COMPARISON OF THE GUM AND MONTE CARLO METHODS FOR THE UNCERTAINTY ESTIMATION IN ELECTROMAGNETIC COMPATIBILITY TESTING

Abstract

The rigorous uncertainty estimation in Electromagnetic Compatibility (EMC) testing is a complex task that has been addressed through a simplified approach that typically assumes that all the contributions are uncorrelated and symmetric, and combine them in a linear or linearized model using the error propagation law. These assumptions may affect the reliability of test results, and therefore, it is advisable to use alternative methods, such as Monte Carlo Method (MCM), for the calculation and validation of measurement uncertainty. This paper presents the results of the estimation of uncertainty for some of the most common EMC tests, such as: the measurement of radiated and conducted emissions according to CISPR 22 and radiated (IEC 61000-4-3) and conducted (IEC 1000-4-6) immunity, using both the conventional techniques of the Guide to the Expression of Uncertainty in Measurement (GUM) and the Monte Carlo Method.

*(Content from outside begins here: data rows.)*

==> config.mk <==
export PLATFORM = sky130hd
export DESIGN_NAME = artyz7_led_pattern
export DESIGN_NICKNAME = d
export VERILOG_FILES = /design/src/rtl/artyz7_led_pattern.sv
export SDC_FILE = /design/constraint.sdc
export NUM_CORES = 1
export LEC_CHECK = 0
export BUFFER_PORTS_ARGS = -buffer_cell sky130_fd_sc_hd__buf_2
export CORE_UTILIZATION = 25
export DETAILED_ROUTE_END_ITERATION = 12
export PLACE_DENSITY = 0.44
export SYNTH_ARGS = -nofsm -noshare
export SYNTH_HDL_FRONTEND = slang
export SYNTH_SLANG_ARGS = --single-unit
==> constraint.sdc <==
create_clock -name ext_clk -period 3.3 [get_ports ext_clk]
set_clock_uncertainty 0.2 [all_clocks]
set_input_delay 0.165 -clock ext_clk [delete_from_list [all_inputs] [get_ports ext_clk]]
set_output_delay 0.165 -clock ext_clk [all_outputs]
set_load 0.01 [all_outputs]
==> src/rtl/cfi_shadow_stack_stage.sv <==
// cfi_shadow_stack_stage
//   Control-flow integrity stage on the core commit ports. Committed calls and
//   returns inside [FILTER_LO, FILTER_HI) are queued (several per cycle), then
//   drained one per cycle into a hardware shadow stack. A return whose target
//   differs from the stacked link address, a stack underflow/overflow, or a
//   queue overrun latches a sticky fault that only fault_clear_i releases.
//
// Ports
//   clk_i, rst_i         clock, synchronous active-high reset
//   en_i                 CFI enable (gates qualification and throttling)
//   commit_*_i           per-port valid/ack/kind/pc/addr of retiring instructions
//   fault_clear_i        clears fault and flushes queue + shadow stack
//   cfi_wait_o           commit must not ack (queue cannot take a full group, or fault)
//   cfi_fault_o          sticky fault flag
//   fault_cause_o        0 none, 1 mismatch, 2 underflow, 3 SS overflow, 4 overrun
//   fault_pc_o           pc of the faulting event
//   queue_usage_o        occupied queue entries
//   ss_depth_o           occupied shadow stack entries

// Per-port qualifier: is this commit slot a monitored call/return?
module cfi_qual_lane #(
    parameter int              XLEN      = 64,
    parameter logic [XLEN-1:0] FILTER_LO = 'h8000_0000,
    parameter logic [XLEN-1:0] FILTER_HI = '1
) (
    input  logic            en_i,
    input  logic            valid_i,
    input  logic            ack_i,
    input  logic [1:0]      kind_i,
    input  logic [XLEN-1:0] pc_i,
    output logic            qual_o
);
    assign qual_o = en_i && valid_i && ack_i &&
                    (kind_i == 2'd1 || kind_i == 2'd2) &&
                    (pc_i >= FILTER_LO) && (pc_i < FILTER_HI);
endmodule
==> config.mk <==
export PLATFORM = sky130hd
export DESIGN_NAME = stopwatch_buttons
export DESIGN_NICKNAME = d
export VERILOG_FILES = /design/src/rtl/stopwatch_pkg.sv /design/src/rtl/stopwatch_buttons_debounce.sv /design/src/rtl/stopwatch_buttons.sv
export SDC_FILE = /design/constraint.sdc
export NUM_CORES = 1
export LEC_CHECK = 0
export BUFFER_PORTS_ARGS = -buffer_cell sky130_fd_sc_hd__buf_2
export CORE_MARGIN = 8
export CORE_UTILIZATION = 55
export CTS_CLUSTER_DIAMETER = 30
export DETAILED_ROUTE_END_ITERATION = 8
export PLACE_DENSITY = 0.72
export SLEW_MARGIN = 20
export SYNTH_ARGS = -nofsm -noshare
export SYNTH_HDL_FRONTEND = slang
export SYNTH_SLANG_ARGS = --single-unit
==> constraint.sdc <==
create_clock -name clk -period 2.8 [get_ports clk]
set_input_delay 0.84 -clock clk [delete_from_list [all_inputs] [get_ports clk]]
set_output_delay 0.84 -clock clk [all_outputs]
set_load 0.05 [all_outputs]
--- config.mk ---
export PLATFORM = sky130hd
export DESIGN_NAME = vga_stream_tx
export DESIGN_NICKNAME = d
export VERILOG_FILES = /design/src/rtl/vga_tx_pkg.sv /design/src/rtl/vga_tx_fifo.sv /design/src/rtl/vga_stream_tx.sv
export SDC_FILE = /design/constraint.sdc
export NUM_CORES = 1
export LEC_CHECK = 0
export ABC_AREA = 0
export CAP_MARGIN = 10
export CORE_MARGIN = 2
export CORE_UTILIZATION = 45
export DETAILED_ROUTE_END_ITERATION = 7
export GPL_TIMING_DRIVEN = 0
export HOLD_SLACK_MARGIN = 0.02
export PLACE_DENSITY_LB_ADDON = 0.05
export SLEW_MARGIN = 20
export SYNTH_ARGS = -nofsm -noshare
export SYNTH_HDL_FRONTEND = slang
export SYNTH_SLANG_ARGS = --single-unit
--- constraint.sdc ---
create_clock -name I_PCLK -period 3.2 [get_ports I_PCLK]
set_input_delay 0.32 -clock I_PCLK [delete_from_list [all_inputs] [get_ports I_PCLK]]
set_output_delay 0.32 -clock I_PCLK [all_outputs]
set_load 0.1 [all_outputs]
--- src/rtl/vga_tx_pkg.sv ---
// rtl/vga_tx_pkg.sv - shared timing defaults, FSM encoding and FIFO entry layout for vga_stream_tx
package vga_tx_pkg;

  localparam int DEF_H_ACT = 640;
  localparam int DEF_H_FP  = 16;
  localparam int DEF_H_SW  = 96;
  localparam int DEF_H_BP  = 48;
  localparam int DEF_V_ACT = 480;
  localparam int DEF_V_FP  = 10;
  localparam int DEF_V_SW  = 2;
  localparam int DEF_V_BP  = 33;
  localparam int RGB_W     = 24;

  typedef enum logic {
    ST_ALIGN = 1'b0,
    ST_RUN   = 1'b1
  } tx_state_t;

  typedef struct packed {
    logic             sof;
    logic [RGB_W-1:0] rgb;
  } fifo_entry_t;

  localparam int ENTRY_W = $bits(fifo_entry_t);

endpackage

--- src/rtl/vga_tx_fifo.sv ---
// rtl/vga_tx_fifo.sv - show-ahead synchronous FIFO buffering {sof,rgb} pixels ahead of the timing engine
module vga_tx_fifo
  import vga_tx_pkg::*;
#(
  parameter int DEPTH = 4
) (
  input  logic        I_PCLK,
  input  logic        I_RST_N,
  input  logic        push,
  input  fifo_entry_t wr_entry,
  input  logic        pop,
  output fifo_entry_t head,
  output logic        full,
  output logic        empty
);

  localparam int AW = $clog2(DEPTH);

  fifo_entry_t    mem [DEPTH];
  logic [AW:0]    wptr;
  logic [AW:0]    rptr;

  // Extra pointer bit separates the full and empty cases when the indices match.
  assign empty = (wptr == rptr);
  assign full  = (wptr[AW] != rptr[AW]) && (wptr[AW-1:0] == rptr[AW-1:0]);
  assign head  = mem[rptr[AW-1:0]];

  always_ff @(posedge I_PCLK or negedge I_RST_N) begin
    if (!I_RST_N) begin
      wptr <= '0;
      rptr <= '0;
    end else begin
      if (push && !full) wptr <= wptr + 1'b1;
      if (pop && !empty) rptr <= rptr + 1'b1;
    end
  end

  always_ff @(posedge I_PCLK) begin
    if (push && !full) mem[wptr[AW-1:0]] <= wr_entry;
  end

endmodule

The results show no significant differences between the uncertainty estimated using the aforementioned methods, and it was observed that the GUM uncertainty framework slightly overestimates the overall uncertainty for the cases evaluated here. Although the GUM Uncertainty Framework proves to be adequate for the particular EMC tests that were considered, generally the Monte Carlo Method has features that avoid the assumptions and the limitations of the GUM Uncertainty Framework.